Lorsque le travail du lin a disparu des campagnes, certains « kanndi » ont été réutilisés comme lavoirs mais l'apparition des machines à laver a entraîné leur abandon et, peu à peu, leur oubli. Des passionnés les sortent des ronciers et les restaurent pour tous, comme ici l’association Lichen de Commana.

On y accède en empruntant un sentier ombragé sous les pommiers ensauvagés, les prunelliers et les sureaux…

Un joli velouté ensoleillé avec les belles tomates Cornues des Andes de la Ferme de la Vallée, les oignons rosés et l’ail de Biodivy, un voile d’épices à tagine, une poignée d’aromatiques et une lichette d’harissa maison brûlant aux piments de Cayenne…

 SAM_3188

Pour 4 bols fumants et brûlants :

2 Kg de belles tomates Cornues des Andes de la Ferme de la Vallée

Huile d’olive

500 gr d’oignons rosés de Biodivy

6 belles gousses d’ail

Un bouquet de thym frais du jardin

Sel de Guérande

1 belle cuillère à soupe d’épices à tagine (mélange de curcuma, carvi, cumin, gingembre, cannelle, macis, coriandre, poivre blanc, muscade, cardamome, piment doux, girofle)

Eau de source

Un beau bouquet d’aromatiques en mélange (persil plat, coriandre, ciboulette)

 SAM_3128

Plonger les tomates dans une grande quantité d’eau bouillante, les pocher deux minutes puis  les sortir à l’écumoire. Les peler est à partir de là un jeu d’enfant. Inutile de les épépiner, les Cornus des Andes étant de grosses tomates très parfumées, peu juteuses et contenant très peu de pépins.

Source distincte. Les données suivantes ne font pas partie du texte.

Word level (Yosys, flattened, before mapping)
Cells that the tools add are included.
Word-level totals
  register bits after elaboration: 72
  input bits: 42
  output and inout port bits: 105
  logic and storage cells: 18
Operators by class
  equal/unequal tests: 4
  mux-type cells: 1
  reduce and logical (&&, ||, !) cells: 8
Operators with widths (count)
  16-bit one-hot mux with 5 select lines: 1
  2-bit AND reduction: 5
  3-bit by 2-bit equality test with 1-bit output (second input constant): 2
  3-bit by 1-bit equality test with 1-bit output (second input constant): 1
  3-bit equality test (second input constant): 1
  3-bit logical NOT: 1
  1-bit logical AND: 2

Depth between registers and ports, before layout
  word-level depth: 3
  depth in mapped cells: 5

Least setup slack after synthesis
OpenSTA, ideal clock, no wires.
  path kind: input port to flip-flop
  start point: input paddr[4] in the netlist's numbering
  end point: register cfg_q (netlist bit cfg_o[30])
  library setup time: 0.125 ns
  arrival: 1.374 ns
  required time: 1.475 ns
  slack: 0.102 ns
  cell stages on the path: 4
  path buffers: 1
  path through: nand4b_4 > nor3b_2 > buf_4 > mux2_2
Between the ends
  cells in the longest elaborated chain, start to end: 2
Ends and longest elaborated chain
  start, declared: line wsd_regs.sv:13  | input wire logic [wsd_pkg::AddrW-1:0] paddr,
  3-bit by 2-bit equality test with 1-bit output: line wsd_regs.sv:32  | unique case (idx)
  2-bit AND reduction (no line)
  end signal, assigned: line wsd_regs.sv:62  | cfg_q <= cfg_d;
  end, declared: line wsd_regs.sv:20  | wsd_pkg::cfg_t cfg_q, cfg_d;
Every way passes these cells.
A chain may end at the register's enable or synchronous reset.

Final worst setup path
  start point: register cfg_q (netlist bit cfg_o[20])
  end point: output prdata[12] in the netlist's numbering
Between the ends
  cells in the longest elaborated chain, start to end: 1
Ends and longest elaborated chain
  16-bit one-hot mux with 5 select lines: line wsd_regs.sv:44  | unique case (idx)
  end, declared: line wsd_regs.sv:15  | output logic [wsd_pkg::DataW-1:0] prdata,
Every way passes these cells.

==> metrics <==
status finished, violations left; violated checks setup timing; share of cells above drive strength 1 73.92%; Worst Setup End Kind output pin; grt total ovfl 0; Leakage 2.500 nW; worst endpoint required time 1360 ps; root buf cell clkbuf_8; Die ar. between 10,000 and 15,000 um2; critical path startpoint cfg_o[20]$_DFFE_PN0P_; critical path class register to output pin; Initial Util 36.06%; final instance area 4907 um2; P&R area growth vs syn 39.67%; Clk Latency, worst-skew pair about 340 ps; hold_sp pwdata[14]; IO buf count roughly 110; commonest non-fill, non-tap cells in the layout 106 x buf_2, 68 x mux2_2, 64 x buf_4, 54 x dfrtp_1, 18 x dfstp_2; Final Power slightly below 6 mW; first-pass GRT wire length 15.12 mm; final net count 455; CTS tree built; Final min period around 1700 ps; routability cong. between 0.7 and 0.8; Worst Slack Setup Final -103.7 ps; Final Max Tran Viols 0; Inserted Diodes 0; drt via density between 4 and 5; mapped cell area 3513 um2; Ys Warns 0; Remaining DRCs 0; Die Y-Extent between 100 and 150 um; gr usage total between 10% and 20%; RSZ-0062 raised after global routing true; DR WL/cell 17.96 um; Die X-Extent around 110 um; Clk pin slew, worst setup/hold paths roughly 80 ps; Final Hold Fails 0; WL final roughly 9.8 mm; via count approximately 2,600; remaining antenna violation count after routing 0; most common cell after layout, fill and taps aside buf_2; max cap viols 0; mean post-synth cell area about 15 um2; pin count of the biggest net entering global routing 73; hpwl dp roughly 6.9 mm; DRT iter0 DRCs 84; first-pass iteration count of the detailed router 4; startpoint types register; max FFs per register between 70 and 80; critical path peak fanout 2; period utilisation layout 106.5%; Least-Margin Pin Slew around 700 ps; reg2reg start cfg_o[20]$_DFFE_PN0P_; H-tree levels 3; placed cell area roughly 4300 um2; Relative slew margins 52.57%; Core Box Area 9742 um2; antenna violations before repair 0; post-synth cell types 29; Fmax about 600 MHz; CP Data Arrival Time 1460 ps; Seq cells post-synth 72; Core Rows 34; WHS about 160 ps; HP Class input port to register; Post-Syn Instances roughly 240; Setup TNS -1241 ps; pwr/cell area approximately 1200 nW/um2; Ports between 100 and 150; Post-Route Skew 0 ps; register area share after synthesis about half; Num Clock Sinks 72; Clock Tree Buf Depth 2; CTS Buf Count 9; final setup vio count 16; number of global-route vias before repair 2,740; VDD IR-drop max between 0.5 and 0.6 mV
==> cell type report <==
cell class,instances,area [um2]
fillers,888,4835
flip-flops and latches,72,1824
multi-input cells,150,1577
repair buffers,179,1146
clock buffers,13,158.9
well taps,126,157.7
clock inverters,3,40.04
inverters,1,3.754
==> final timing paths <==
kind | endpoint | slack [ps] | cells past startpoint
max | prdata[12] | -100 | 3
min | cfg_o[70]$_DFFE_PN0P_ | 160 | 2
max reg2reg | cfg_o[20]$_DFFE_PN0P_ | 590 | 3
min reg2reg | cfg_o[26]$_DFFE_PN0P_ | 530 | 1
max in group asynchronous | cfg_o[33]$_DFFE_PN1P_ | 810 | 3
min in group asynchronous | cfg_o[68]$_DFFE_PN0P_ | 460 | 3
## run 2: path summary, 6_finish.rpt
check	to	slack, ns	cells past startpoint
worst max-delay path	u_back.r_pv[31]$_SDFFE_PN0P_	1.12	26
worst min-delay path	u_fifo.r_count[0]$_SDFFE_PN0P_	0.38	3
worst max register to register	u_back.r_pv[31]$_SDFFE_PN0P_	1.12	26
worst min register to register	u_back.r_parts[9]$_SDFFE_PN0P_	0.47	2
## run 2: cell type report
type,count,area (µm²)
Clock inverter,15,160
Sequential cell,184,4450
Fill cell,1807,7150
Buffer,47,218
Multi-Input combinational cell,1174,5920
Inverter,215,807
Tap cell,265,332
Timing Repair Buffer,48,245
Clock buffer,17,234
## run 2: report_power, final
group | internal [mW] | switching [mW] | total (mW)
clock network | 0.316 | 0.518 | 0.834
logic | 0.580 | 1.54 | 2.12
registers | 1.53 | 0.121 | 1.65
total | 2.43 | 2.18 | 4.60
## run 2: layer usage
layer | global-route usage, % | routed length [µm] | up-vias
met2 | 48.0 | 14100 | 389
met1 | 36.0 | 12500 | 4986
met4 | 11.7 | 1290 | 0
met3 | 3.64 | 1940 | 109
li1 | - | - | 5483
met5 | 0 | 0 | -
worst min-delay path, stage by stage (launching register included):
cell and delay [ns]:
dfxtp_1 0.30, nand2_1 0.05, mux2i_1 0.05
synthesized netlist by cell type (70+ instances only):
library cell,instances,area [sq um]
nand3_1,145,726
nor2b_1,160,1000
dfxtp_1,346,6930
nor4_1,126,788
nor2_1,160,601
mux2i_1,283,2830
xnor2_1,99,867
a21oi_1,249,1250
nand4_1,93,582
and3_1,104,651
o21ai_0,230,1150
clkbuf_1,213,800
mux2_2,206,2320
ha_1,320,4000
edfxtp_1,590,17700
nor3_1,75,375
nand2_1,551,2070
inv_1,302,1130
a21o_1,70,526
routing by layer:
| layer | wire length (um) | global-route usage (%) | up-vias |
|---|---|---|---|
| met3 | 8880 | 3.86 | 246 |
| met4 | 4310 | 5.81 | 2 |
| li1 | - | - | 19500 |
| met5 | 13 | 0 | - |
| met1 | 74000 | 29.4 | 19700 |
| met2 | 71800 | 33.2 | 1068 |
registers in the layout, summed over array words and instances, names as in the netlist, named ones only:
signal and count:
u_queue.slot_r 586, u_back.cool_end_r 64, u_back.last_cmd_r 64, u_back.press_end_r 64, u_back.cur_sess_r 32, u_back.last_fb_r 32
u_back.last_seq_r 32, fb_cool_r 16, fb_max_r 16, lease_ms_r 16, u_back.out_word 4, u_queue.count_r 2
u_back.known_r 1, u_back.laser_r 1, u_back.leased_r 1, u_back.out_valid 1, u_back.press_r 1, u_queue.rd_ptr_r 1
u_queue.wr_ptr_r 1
[src/sv/srt_pkg.sv]
package srt_pkg;

    localparam int SRT_MAX_SECTORS = 64;
    localparam int BOX_STRIDE      = 6;
    localparam int COORD_W         = 24;
    localparam int RADIUS_W        = 20;
    localparam int GROW_W          = 21;
    localparam int WIDE_W          = 26;
    localparam int DIST_W          = 25;
    localparam int SQ_W            = 2 * DIST_W;
    localparam int D2_W            = SQ_W + 2;
    localparam int SECT_FIELD_W    = 6;
    localparam int COUNT_FIELD_W   = 7;
    localparam int CFG_DATA_W      = 64;
    localparam int CFG_INDEX_W     = 3;

    // z slack for clutter, Q20.4: 100.0 and 110.0 world units
    localparam logic [GROW_W-1:0] CLUTTER_SLACK_R = GROW_W'(1600);
    localparam logic [GROW_W-1:0] CLUTTER_SLACK_0 = GROW_W'(1760);

    // bound positions within a box row
    localparam logic [2:0] CRD_MINX = 3'd0;
    localparam logic [2:0] CRD_MINY = 3'd1;
    localparam logic [2:0] CRD_MINZ = 3'd2;
    localparam logic [2:0] CRD_MAXX = 3'd3;
    localparam logic [2:0] CRD_MAXY = 3'd4;
    localparam logic [2:0] CRD_MAXZ = 3'd5;

    // configuration register indexes
    localparam logic [CFG_INDEX_W-1:0] REG_ENABLE       = 3'd0;
    localparam logic [CFG_INDEX_W-1:0] REG_SECTOR_COUNT = 3'd1;
    localparam logic [CFG_INDEX_W-1:0] REG_VISIBLE_MASK = 3'd2;
    localparam logic [CFG_INDEX_W-1:0] REG_XY_PADDING   = 3'd3;
    localparam logic [CFG_INDEX_W-1:0] REG_Z_PADDING    = 3'd4;

    // decision codes
    localparam logic [2:0] DEC_DISABLED = 3'd0;
    localparam logic [2:0] DEC_VISIBLE  = 3'd1;
    localparam logic [2:0] DEC_HIDDEN   = 3'd2;
    localparam logic [2:0] DEC_NEAREST  = 3'd3;
    localparam logic [2:0] DEC_NONE     = 3'd4;

    typedef logic [BOX_STRIDE-1:0][COORD_W-1:0] box_row_t;

    // query terms precomputed at accept time
    typedef struct packed {
        logic signed [WIDE_W-1:0] x_hi;
        logic signed [WIDE_W-1:0] x_lo;
        logic signed [WIDE_W-1:0] y_hi;
        logic signed [WIDE_W-1:0] y_lo;
        logic signed [WIDE_W-1:0] z_hi;
        logic signed [WIDE_W-1:0] z_lo;
        logic signed [WIDE_W-1:0] ox;
        logic signed [WIDE_W-1:0] oy;
        logic signed [WIDE_W-1:0] dz_hi;
        logic signed [WIDE_W-1:0] dz_lo;
    } srt_query_t;

    typedef struct packed {
        logic                    valid;
        logic                    busy;
        logic                    overlap;
        logic [SECT_FIELD_W-1:0] idx;
        logic [D2_W-1:0]         d2;
    } srt_hit_t;

endpackage
**config.mk**
```make
export PLATFORM = sky130hd
export DESIGN_NAME = sha256_byte_stream_hasher
export DESIGN_NICKNAME = d
export VERILOG_FILES = /design/src/design/sha_pkg.sv /design/src/design/sha_datapath.sv /design/src/design/sha_controller.sv /design/src/design/sha256_byte_stream_hasher.sv
export SDC_FILE = /design/constraint.sdc
export NUM_CORES = 2
export LEC_CHECK = 0
export BUFFER_PORTS_ARGS = -buffer_cell sky130_fd_sc_hd__buf_2
export CAP_MARGIN = 20
export CORE_UTILIZATION = 25
export CTS_BUF_LIST = sky130_fd_sc_hd__clkbuf_8
export DETAILED_ROUTE_END_ITERATION = 8
export PLACE_DENSITY = 0.44
export SLEW_MARGIN = 20
export SYNTH_ARGS = -nofsm -noshare
export SYNTH_HDL_FRONTEND = slang
export SYNTH_SLANG_ARGS = --single-unit
```
**constraint.sdc**
```tcl
create_clock -name i_clk -period 24.9 [get_ports i_clk]
set_input_delay 1.245 -clock i_clk [delete_from_list [all_inputs] [get_ports i_clk]]
set_output_delay 1.245 -clock i_clk [all_outputs]
set_load 0.05 [all_outputs]
```
**src/design/sha_pkg.sv**
```systemverilog
`default_nettype none
// ---------------------------------------------------------------------------
// SHA-256 byte stream hasher package
// Shared payload types, command codes, round constants, initial hash values and a rotate function.
// ---------------------------------------------------------------------------
package sha_pkg;

    typedef enum logic [1:0] {
        CMD_ABSORB        = 2'd0,
        CMD_ABSORB_FINISH = 2'd1,
        CMD_FINISH        = 2'd2,
        CMD_NONE          = 2'd3
    } t_cmd;

    typedef struct packed {
        logic [1:0] cmd;
        logic [7:0] data_byte;
    } t_in_item;

    typedef struct packed {
        logic [31:0] digest_word;
        logic [2:0]  word_index;
        logic        last_word;
    } t_out_item;

    // Datapath commands issued by the controller.
    typedef enum logic [2:0] {
        OP_IDLE     = 3'd0,
        OP_ABSORB   = 3'd1,
        OP_PAD      = 3'd2,
        OP_ZERO     = 3'd3,
        OP_LEN      = 3'd4,
        OP_COMP_LD  = 3'd5,
        OP_ROUND    = 3'd6,
        OP_COMP_ADD = 3'd7
    } t_op;

    typedef struct packed {
        t_op        op;
        logic [7:0] data_byte;
        logic [5:0] round;
        logic       clear;
    } t_dp_cmd;

    typedef struct packed {
        logic [5:0] fill_count;
    } t_dp_status;

    localparam logic [7:0] PAD_BYTE   = 8'h80;
    localparam logic [5:0] LEN_OFFSET = 6'd56;

    localparam logic [31:0] INIT_H [8] = '{
        32'h6a09e667, 32'hbb67ae85, 32'h3c6ef372, 32'ha54ff53a,
        32'h510e527f, 32'h9b05688c, 32'h1f83d9ab, 32'h5be0cd19
    };

    localparam logic [31:0] ROUND_K [64] = '{
        32'h428a2f98, 32'h71374491, 32'hb5c0fbcf, 32'he9b5dba5,
        32'h3956c25b, 32'h59f111f1, 32'h923f82a4, 32'hab1c5ed5,
        32'hd807aa98, 32'h12835b01, 32'h243185be, 32'h550c7dc3,
        32'h72be5d74, 32'h80deb1fe, 32'h9bdc06a7, 32'hc19bf174,
        32'he49b69c1, 32'hefbe4786, 32'h0fc19dc6, 32'h240ca1cc,
        32'h2de92c6f, 32'h4a7484aa, 32'h5cb0a9dc, 32'h76f988da,
        32'h983e5152, 32'ha831c66d, 32'hb00327c8, 32'hbf597fc7,
        32'hc6e00bf3, 32'hd5a79147, 32'h06ca6351, 32'h14292967,
        32'h27b70a85, 32'h2e1b2138, 32'h4d2c6dfc, 32'h53380d13,
        32'h650a7354, 32'h766a0abb, 32'h81c2c92e, 32'h92722c85,
        32'ha2bfe8a1, 32'ha81a664b, 32'hc24b8b70, 32'hc76c51a3,
        32'hd192e819, 32'hd6990624, 32'hf40e3585, 32'h106aa070,
        32'h19a4c116, 32'h1e376c08, 32'h2748774c, 32'h34b0bcb5,
        32'h391c0cb3, 32'h4ed8aa4a, 32'h5b9cca4f, 32'h682e6ff3,
        32'h748f82ee, 32'h78a5636f, 32'h84c87814, 32'h8cc70208,
        32'h90befffa, 32'ha4506ceb, 32'hbef9a3f7, 32'hc67178f2
    };

    function automatic logic [31:0] ror32(input logic [31:0] x, input int n);
        ror32 = (x >> n) | (x << (32 - n));
    endfunction

endpackage

`default_nettype wire

```
**src/design/sha_datapath.sv**
```systemverilog
`default_nettype none
// ---------------------------------------------------------------------------
// SHA-256 datapath
// Message block window, byte counter, working variables and hash state, all
// driven by commands from the controller. The window takes the block bytes
// and then serves as the message schedule during the rounds.
// ---------------------------------------------------------------------------
module sha_datapath (
    input  wire logic                i_clk,
    input  wire logic                i_rst_n,
    input  wire sha_pkg::t_dp_cmd    i_cmd,
    output sha_pkg::t_dp_status      o_status,
    output logic [31:0]              o_hash [8]
);

    logic [5:0]  r_fill;
    logic [60:0] r_bytes;
    logic [31:0] r_w [16];
    logic [31:0] r_v [8];
    logic [31:0] r_h [8];

    logic [31:0] s0, s1, w_new, w_cur, big0, big1, ch, maj, t1, t2;
    logic [63:0] bits;
    logic [3:0]  wr_word;
    logic [4:0]  wr_lane;
    logic [5:0]  len_lane;

    assign bits     = {r_bytes, 3'b000};
    assign wr_word  = r_fill[5:2];
    assign wr_lane  = {~r_fill[1:0], 3'b000};
    assign len_lane = {~r_fill[2:0], 3'b000};
    assign s0    = sha_pkg::ror32(r_w[1], 7) ^ sha_pkg::ror32(r_w[1], 18) ^ (r_w[1] >> 3);
    assign s1    = sha_pkg::ror32(r_w[14], 17) ^ sha_pkg::ror32(r_w[14], 19)
                   ^ (r_w[14] >> 10);
    assign w_new = r_w[0] + s0 + r_w[9] + s1;
    assign w_cur = r_w[0];
    assign big1  = sha_pkg::ror32(r_v[4], 6) ^ sha_pkg::ror32(r_v[4], 11)
                   ^ sha_pkg::ror32(r_v[4], 25);
    assign ch    = (r_v[4] & r_v[5]) ^ (~r_v[4] & r_v[6]);
    assign t1    = r_v[7] + big1 + ch + sha_pkg::ROUND_K[i_cmd.round] + w_cur;
    assign big0  = sha_pkg::ror32(r_v[0], 2) ^ sha_pkg::ror32(r_v[0], 13)
                   ^ sha_pkg::ror32(r_v[0], 22);
    assign maj   = (r_v[0] & r_v[1]) ^ (r_v[0] & r_v[2]) ^ (r_v[1] & r_v[2]);
    assign t2    = big0 + maj;

    always_ff @(posedge i_clk) begin
        if (!i_rst_n) begin
            r_fill  <= '0;
            r_bytes <= '0;
            for (int i = 0; i < 8; i++) r_h[i] <= sha_pkg::INIT_H[i];
        end else if (i_cmd.clear) begin
            r_fill  <= '0;
            r_bytes <= '0;
            for (int i = 0; i < 8; i++) r_h[i] <= sha_pkg::INIT_H[i];
        end else begin
            case (i_cmd.op)
                sha_pkg::OP_ABSORB: begin
                    r_w[wr_word][wr_lane +: 8] <= i_cmd.data_byte;
                    r_fill  <= r_fill + 6'd1;
                    r_bytes <= r_bytes + 61'd1;
                end
                sha_pkg::OP_PAD: begin
                    r_w[wr_word][wr_lane +: 8] <= sha_pkg::PAD_BYTE;
                    r_fill <= r_fill + 6'd1;
                end
                sha_pkg::OP_ZERO: begin
                    r_w[wr_word][wr_lane +: 8] <= 8'h00;
                    r_fill <= r_fill + 6'd1;
                end
                sha_pkg::OP_LEN: begin
                    r_w[wr_word][wr_lane +: 8] <= bits[len_lane +: 8];
                    r_fill <= r_fill + 6'd1;
                end
                sha_pkg::OP_COMP_LD: begin
                    for (int i = 0; i < 8; i++) r_v[i] <= r_h[i];
                end
                sha_pkg::OP_ROUND: begin
                    for (int i = 0; i < 15; i++) r_w[i] <= r_w[i+1];
                    r_w[15] <= w_new;
                    r_v[7] <= r_v[6];
                    r_v[6] <= r_v[5];
                    r_v[5] <= r_v[4];
                    r_v[4] <= r_v[3] + t1;
                    r_v[3] <= r_v[2];
                    r_v[2] <= r_v[1];
                    r_v[1] <= r_v[0];
                    r_v[0] <= t1 + t2;
                end
                sha_pkg::OP_COMP_ADD: begin
                    for (int i = 0; i < 8; i++) r_h[i] <= r_h[i] + r_v[i];
                end
                default: begin
                end
            endcase
        end
    end

    assign o_status.fill_count = r_fill;
    assign o_hash = r_h;

endmodule

`default_nettype wire

```
**src/design/sha_controller.sv**
```systemverilog
`default_nettype none
// ---------------------------------------------------------------------------
// SHA-256 controller
// Sequences absorption, padding, the compression rounds and digest output.
// ---------------------------------------------------------------------------
module sha_controller (
    input  wire logic                i_clk,
    input  wire logic                i_rst_n,
    input  wire logic                i_in_valid,
    output logic                     o_in_ready,
    input  wire sha_pkg::t_in_item   i_in_data,
    output logic                     o_out_valid,
    input  wire logic                i_out_ready,
    output sha_pkg::t_out_item       o_out_data,
    output sha_pkg::t_dp_cmd         o_dp_cmd,
    input  wire sha_pkg::t_dp_status i_dp_status,
    input  wire logic [31:0]         i_hash [8]
);

    typedef enum logic [3:0] {
        S_IDLE, S_PAD, S_FILL, S_LOAD, S_ROUND, S_ADD, S_OUT
    } t_state;

    t_state      r_state, n_state;
    logic [5:0]  r_round, n_round;
    logic        r_final, n_final;
    logic        r_finish, n_finish;
    logic        r_padded, n_padded;
    logic [2:0]  r_idx, n_idx;
    logic [31:0] r_word, n_word;
    logic        r_ovalid, n_ovalid;
    sha_pkg::t_dp_cmd cmd;
    logic        accept;
    logic [5:0]  fill;

    assign fill   = i_dp_status.fill_count;
    assign accept = i_in_valid && o_in_ready;
    assign o_in_ready = (r_state == S_IDLE);

    always_comb begin
        n_state  = r_state;
        n_round  = r_round;
        n_final  = r_final;
        n_finish = r_finish;
        n_padded = r_padded;
        n_idx    = r_idx;
        n_word   = r_word;
        n_ovalid = r_ovalid;
        cmd      = '{op: sha_pkg::OP_IDLE, data_byte: i_in_data.data_byte,
                     round: r_round, clear: 1'b0};
        case (r_state)
            S_IDLE: begin
                if (accept) begin
                    case (i_in_data.cmd)
                        sha_pkg::CMD_ABSORB, sha_pkg::CMD_ABSORB_FINISH: begin
                            cmd.op   = sha_pkg::OP_ABSORB;
                            n_finish = (i_in_data.cmd == sha_pkg::CMD_ABSORB_FINISH);
                            n_final  = 1'b0;
                            n_padded = 1'b0;
                            if (fill == 6'd63) begin
                                n_state = S_LOAD;
                            end else if (n_finish) begin
                                n_state = S_PAD;
                            end
                        end
                        sha_pkg::CMD_FINISH: begin
                            n_finish = 1'b1;
                            n_final  = 1'b0;
                            n_padded = 1'b0;
                            n_state  = S_PAD;
                        end
                        default: begin
                        end
                    endcase
                end
            end
            S_PAD: begin
                cmd.op   = sha_pkg::OP_PAD;
                n_padded = 1'b1;
                n_final  = (fill < sha_pkg::LEN_OFFSET);
                n_state  = S_FILL;
                if (fill == 6'd63) n_state = S_LOAD;
            end
            S_FILL: begin
                if (r_final || fill < sha_pkg::LEN_OFFSET) begin
                    cmd.op = (fill >= sha_pkg::LEN_OFFSET) ? sha_pkg::OP_LEN
                                                           : sha_pkg::OP_ZERO;
                end else begin
                    cmd.op = sha_pkg::OP_ZERO;
                end
                if (fill == 6'd63) n_state = S_LOAD;
            end
            S_LOAD: begin
                cmd.op  = sha_pkg::OP_COMP_LD;
                n_round = '0;
                n_state = S_ROUND;
            end
            S_ROUND: begin
                cmd.op  = sha_pkg::OP_ROUND;
                n_round = r_round + 6'd1;
                if (r_round == 6'd63) n_state = S_ADD;
            end
            S_ADD: begin
                cmd.op = sha_pkg::OP_COMP_ADD;
                if (!r_finish) begin
                    n_state = S_IDLE;
                end else if (r_final) begin
                    n_state = S_OUT;
                    n_idx   = '0;
                end else if (r_padded) begin
                    n_state = S_FILL;
                    n_final = 1'b1;
                end else begin
                    n_state = S_PAD;
                end
            end
            S_OUT: begin
                if (!r_ovalid || i_out_ready) begin
                    if (r_ovalid && r_idx == 3'd7) begin
                        n_ovalid  = 1'b0;
                        n_state   = S_IDLE;
                        n_finish  = 1'b0;
                        cmd.clear = 1'b1;
                    end else begin
                        n_ovalid = 1'b1;
                        n_idx    = r_ovalid ? r_idx + 3'd1 : 3'd0;
                        n_word   = i_hash[r_ovalid ? r_idx + 3'd1 : 3'd0];
                    end
                end
            end
            default: n_state = S_IDLE;
        endcase
    end

    // The flag r_final marks that the block now being filled holds the length.
    always_ff @(posedge i_clk) begin
        if (!i_rst_n) begin
            r_state  <= S_IDLE;
            r_round  <= '0;
            r_final  <= 1'b0;
            r_finish <= 1'b0;
            r_padded <= 1'b0;
            r_idx    <= '0;
            r_ovalid <= 1'b0;
            r_word   <= '0;
        end else begin
            r_state  <= n_state;
            r_round  <= n_round;
            r_final  <= n_final;
            r_finish <= n_finish;
            r_padded <= n_padded;
            r_idx    <= n_idx;
            r_ovalid <= n_ovalid;
            r_word   <= n_word;
        end
    end

    assign o_dp_cmd    = cmd;
    assign o_out_valid = r_ovalid;
    assign o_out_data  = '{digest_word: r_word, word_index: r_idx,
                           last_word: (r_idx == 3'd7)};

    a_ready_idle: assert property (@(posedge i_clk) disable iff (!i_rst_n)
        o_in_ready |-> !o_out_valid) else $error("ready while output pending");
    a_out_in_out: assert property (@(posedge i_clk) disable iff (!i_rst_n)
        o_out_valid |-> r_state == S_OUT) else $error("output outside S_OUT");
    a_round_adv: assert property (@(posedge i_clk) disable iff (!i_rst_n)
        (r_state == S_ROUND && r_round != 6'd63) |=> r_state == S_ROUND)
        else $error("round sequence broken");

endmodule

`default_nettype wire

```
**src/design/sha256_byte_stream_hasher.sv**
```systemverilog
`default_nettype none
// ---------------------------------------------------------------------------
// SHA-256 byte stream hasher
// Hashes a byte stream and returns the eight digest words on finish.
//
//   Channel  Signals                      Payload
//   in       i_in_valid / o_in_ready      t_in_item  (cmd, data_byte)
//   out      o_out_valid / i_out_ready    t_out_item (digest_word, word_index,
//                                                     last_word)
//
// A plain byte is taken in the idle state; the 64th byte of a block starts the
// compression, one round a cycle through the single round unit.
// Finishing pads one byte a cycle, compresses once or twice, then shows the
// eight words, each held until taken. Reset is synchronous and active low.
// ---------------------------------------------------------------------------
module sha256_byte_stream_hasher (
    input  wire logic                i_clk,
    input  wire logic                i_rst_n,
    input  wire logic                i_in_valid,
    output logic                     o_in_ready,
    input  wire sha_pkg::t_in_item   i_in_data,
    output logic                     o_out_valid,
    input  wire logic                i_out_ready,
    output sha_pkg::t_out_item       o_out_data
);

    sha_pkg::t_dp_cmd    dp_cmd;
    sha_pkg::t_dp_status dp_status;
    logic [31:0]         hash [8];

    sha_controller u_ctrl (
        .i_clk(i_clk), .i_rst_n(i_rst_n),
        .i_in_valid(i_in_valid), .o_in_ready(o_in_ready), .i_in_data(i_in_data),
        .o_out_valid(o_out_valid), .i_out_ready(i_out_ready), .o_out_data(o_out_data),
        .o_dp_cmd(dp_cmd), .i_dp_status(dp_status), .i_hash(hash)
    );

    sha_datapath u_dp (
        .i_clk(i_clk), .i_rst_n(i_rst_n),
        .i_cmd(dp_cmd), .o_status(dp_status), .o_hash(hash)
    );

endmodule

`default_nettype wire

```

Peler et émincer les oignons, écraser au pilon les gousses d’ail.

Dans un faitout à fond épais, faire revenir les oignons dans deux cuillères à soupe d’huile d’olive avec les épices jusqu’à ce qu’ils soient légèrement dorés et tendres. Les épices vont rôtir également et exhaler leurs parfums. Ajouter alors l’ail, les tomates grossièrement hachées au couteau. Bien mélanger à l’aide d’une cuillère en bois et laisser compoter pendant une quinzaine de minutes à découvert. Ajouter le bouquet de thym, saler légèrement, puis verser alors à hauteur de l’eau de source bouillante. Couvrir et laisser cuire à feu doux et à couvert pendant une demi-heure, puis, une dizaine de minutes sans couvercle pour permettre à la soupe d'épaissir.

SAM_3184

Au bout de ce temps, passer l’ensemble au moulin à légumes (ou au mixeur plongeant).

Servir très chaud en versant une belle louchée de velouté sur une poignée d’aromatiques en mélange ciselées. Pour les amateurs d’aventure, ajouter une cuillère d’harissa maison au piment de Cayenne.

S’assoir au bord de la rivière, au pied du kanndi, et profiter du soleil couchant en sirotant ce velouté brûlant et parfumé.